Exact strangeness conservation in heavy ion collisions

TL;DR

This paper uses the hadron resonance gas model with S-matrix corrections to accurately describe strangeness production and its scaling with charged particle multiplicity in various heavy ion collision systems, emphasizing the importance of exact strangeness conservation.

Contribution

It demonstrates the critical role of S-matrix corrections and exact strangeness conservation in modeling strange particle yields across different collision systems.

Findings

S-matrix corrections improve yield predictions

Exact strangeness conservation is essential for accurate modeling

Model describes observed scaling with charged particle multiplicity

Abstract

We investigate the increase in strangeness production with charged particle multiplicity ($dN_{ch}/dy$) seen by the ALICE collaboration at CERN in p-p, p-Pb and Pb-Pb collisions using the hadron resonance gas model.
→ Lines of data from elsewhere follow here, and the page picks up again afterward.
===== config.mk =====
export PLATFORM = sky130hd
export DESIGN_NAME = vga_map_scanner
export DESIGN_NICKNAME = d
export VERILOG_FILES = /design/src/rtl/vga_map_scanner.sv
export SDC_FILE = /design/constraint.sdc
export NUM_CORES = 1
export LEC_CHECK = 0
export ABC_CLOCK_PERIOD_IN_PS = 2380
export CORE_UTILIZATION = 40
export CTS_CLUSTER_SIZE = 40
export DETAILED_ROUTE_END_ITERATION = 8
export DONT_BUFFER_PORTS = 1
export MAX_ROUTING_LAYER = met4
export PLACE_DENSITY = 0.63
export SLEW_MARGIN = 15
export SYNTH_ARGS = -nofsm -noshare
export SYNTH_HDL_FRONTEND = slang
export SYNTH_SLANG_ARGS = --single-unit

===== constraint.sdc =====
create_clock -name clk -period 2.38 [get_ports clk]
set_input_delay 0.357 -clock clk [delete_from_list [all_inputs] [get_ports clk]]
set_output_delay 0.357 -clock clk [all_outputs]
set_load 0.05 [all_outputs]

===== src/rtl/vga_map_scanner.sv =====
// vga_map_scanner
//   Pixel-timing front end for the map renderer. Divides the system clock down
//   to the pixel rate, scans an 800x525 (default) VGA raster and emits sync,
//   screen position and map-window-local coordinates. Every output is a
//   register loaded on the same clk as pixel_tick, so all of them stay
//   mutually aligned and are held steady between ticks.
//
// Ports
//   clk         in   system clock
//   rst_n       in   asynchronous reset, active low
//   pixel_tick  out  one-clk strobe, once per PIX_DIV clks
//   hsync       out  horizontal sync, active low
//   vsync       out  vertical sync, active low
//   video_on    out  scan position inside the active area
//   pixel_x     out  screen column of current pixel
//   pixel_y     out  screen row of current pixel
//   map_on      out  current pixel inside the map window
//   map_x       out  column relative to the map window (0 outside it)
//   map_y       out  row relative to the map window (0 outside it)
//   frame_tick  out  one-clk pulse at the start of vertical blank
module vga_map_scanner #(
  parameter int PHY_WIDTH    = 16,
  parameter int PIX_DIV      = 4,
  parameter int MAP_X_OFFSET = 140,
  parameter int MAP_Y_OFFSET = 0,
  parameter int MAP_WIDTH_X  = 480,
  parameter int MAP_HEIGHT_Y = 480,
  parameter int H_ACTIVE     = 640,
  parameter int H_FP         = 16,
  parameter int H_SYNC       = 96,
  parameter int H_BP         = 48,
  parameter int V_ACTIVE     = 480,
  parameter int V_FP         = 10,
  parameter int V_SYNC       = 2,
  parameter int V_BP         = 33
) (
  input  logic                 clk,
  input  logic                 rst_n,
  output logic                 pixel_tick,
  output logic                 hsync,
  output logic                 vsync,
  output logic                 video_on,
  output logic [9:0]           pixel_x,
  output logic [9:0]           pixel_y,
  output logic                 map_on,
  output logic [PHY_WIDTH-1:0] map_x,
  output logic [PHY_WIDTH-1:0] map_y,
  output logic                 frame_tick
);

  localparam int DIV_W = (PIX_DIV > 1) ? $clog2(PIX_DIV) : 1;
  localparam logic [DIV_W-1:0] DIV_LAST = DIV_W'(PIX_DIV - 1);

  localparam logic [9:0] H_ACT      = 10'(H_ACTIVE);
  localparam logic [9:0] H_SYNC_BEG = 10'(H_ACTIVE + H_FP);
  localparam logic [9:0] H_SYNC_END = 10'(H_ACTIVE + H_FP + H_SYNC);
  localparam logic [9:0] H_LAST     = 10'(H_ACTIVE + H_FP + H_SYNC + H_BP - 1);
  localparam logic [9:0] V_ACT      = 10'(V_ACTIVE);
  localparam logic [9:0] V_SYNC_BEG = 10'(V_ACTIVE + V_FP);
  localparam logic [9:0] V_SYNC_END = 10'(V_ACTIVE + V_FP + V_SYNC);
  localparam logic [9:0] V_LAST     = 10'(V_ACTIVE + V_FP + V_SYNC + V_BP - 1);
  localparam logic [9:0] MAP_X_OFF  = 10'(MAP_X_OFFSET);
  localparam logic [9:0] MAP_Y_OFF  = 10'(MAP_Y_OFFSET);
  localparam logic [9:0] MAP_W      = 10'(MAP_WIDTH_X);
  localparam logic [9:0] MAP_H      = 10'(MAP_HEIGHT_Y);

  // The map window has to sit entirely inside the visible area.
  if (MAP_X_OFFSET < 0 || MAP_Y_OFFSET < 0 || MAP_WIDTH_X < 1 || MAP_HEIGHT_Y < 1 ||
      MAP_X_OFFSET + MAP_WIDTH_X > H_ACTIVE || MAP_Y_OFFSET + MAP_HEIGHT_Y > V_ACTIVE ||
      PIX_DIV < 1) begin : g_bad_window
    $error("vga_map_scanner: map window outside active area or bad PIX_DIV");
  end

  logic [DIV_W-1:0] div_cnt;
  logic [9:0]       h_cnt;
  logic [9:0]       v_cnt;
  logic             adv;

  logic             video_d;
  logic             hsync_d;
  logic             vsync_d;
  logic             map_on_d;
  logic [10:0]      rel_x;
  logic [10:0]      rel_y;
  logic [PHY_WIDTH-1:0] map_x_d;
  logic [PHY_WIDTH-1:0] map_y_d;
  logic             frame_d;

  assign adv = (div_cnt == DIV_LAST);

  // Decode of the pre-advance position. The window test uses an 11-bit
  // subtraction: the borrow bit flags positions left of / above the window,
  // which also keeps a zero offset from producing a constant comparison.
  always_comb begin
    video_d  = (h_cnt < H_ACT) && (v_cnt < V_ACT);
    hsync_d  = !((h_cnt >= H_SYNC_BEG) && (h_cnt < H_SYNC_END));
    vsync_d  = !((v_cnt >= V_SYNC_BEG) && (v_cnt < V_SYNC_END));
    rel_x    = {1'b0, h_cnt} - {1'b0, MAP_X_OFF};
    rel_y    = {1'b0, v_cnt} - {1'b0, MAP_Y_OFF};
    map_on_d = video_d && !rel_x[10] && (rel_x[9:0] < MAP_W)
                       && !rel_y[10] && (rel_y[9:0] < MAP_H);
    map_x_d  = '0;
    map_y_d  = '0;
    if (map_on_d) begin
      map_x_d = PHY_WIDTH'(rel_x[9:0]);
      map_y_d = PHY_WIDTH'(rel_y[9:0]);
    end
    frame_d  = (h_cnt == 10'd0) && (v_cnt == V_ACT);
  end

  always_ff @(posedge clk or negedge rst_n) begin
    if (!rst_n) begin
      div_cnt    <= '0;
      h_cnt      <= '0;
      v_cnt      <= '0;
      pixel_tick <= 1'b0;
      hsync      <= 1'b1;
      vsync      <= 1'b1;
      video_on   <= 1'b0;
      pixel_x    <= '0;
      pixel_y    <= '0;
      map_on     <= 1'b0;
      map_x      <= '0;
      map_y      <= '0;
      frame_tick <= 1'b0;
    end else begin
      pixel_tick <= adv;
      frame_tick <= 1'b0;
      div_cnt    <= adv ? '0 : div_cnt + DIV_W'(1);
      if (adv) begin
        // Outputs take the position the counters hold before advancing.
        hsync      <= hsync_d;
        vsync      <= vsync_d;
        video_on   <= video_d;
        pixel_x    <= h_cnt;
        pixel_y    <= v_cnt;
        map_on     <= map_on_d;
        map_x      <= map_x_d;
        map_y      <= map_y_d;
        frame_tick <= frame_d;
        if (h_cnt == H_LAST) begin
          h_cnt <= '0;
          v_cnt <= (v_cnt == V_LAST) ? 10'd0 : v_cnt + 10'd1;
        end else begin
          h_cnt <= h_cnt + 10'd1;
        end
      end
    end
  end

endmodule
The strangeness canonical ensemble is used taking into account the interactions among hadrons using S-matrix corrections based on known phase shift analyses. We show the essential role of constraints due to the exact conservation of strangeness which is instrumental to describing observed features of strange particle yields and their scaling with $dN_{ch}/dy$. Furthermore, the results on comparing the hadron resonance gas model with and without S-matrix corrections, are presented. We observe that the interactions introduced by the phase shift analysis via the S-matrix formalism are essential for a better description of the yields data independent of collision system. This work is based on our long-lasting collaboration and most recent publications with Jean Cleymans.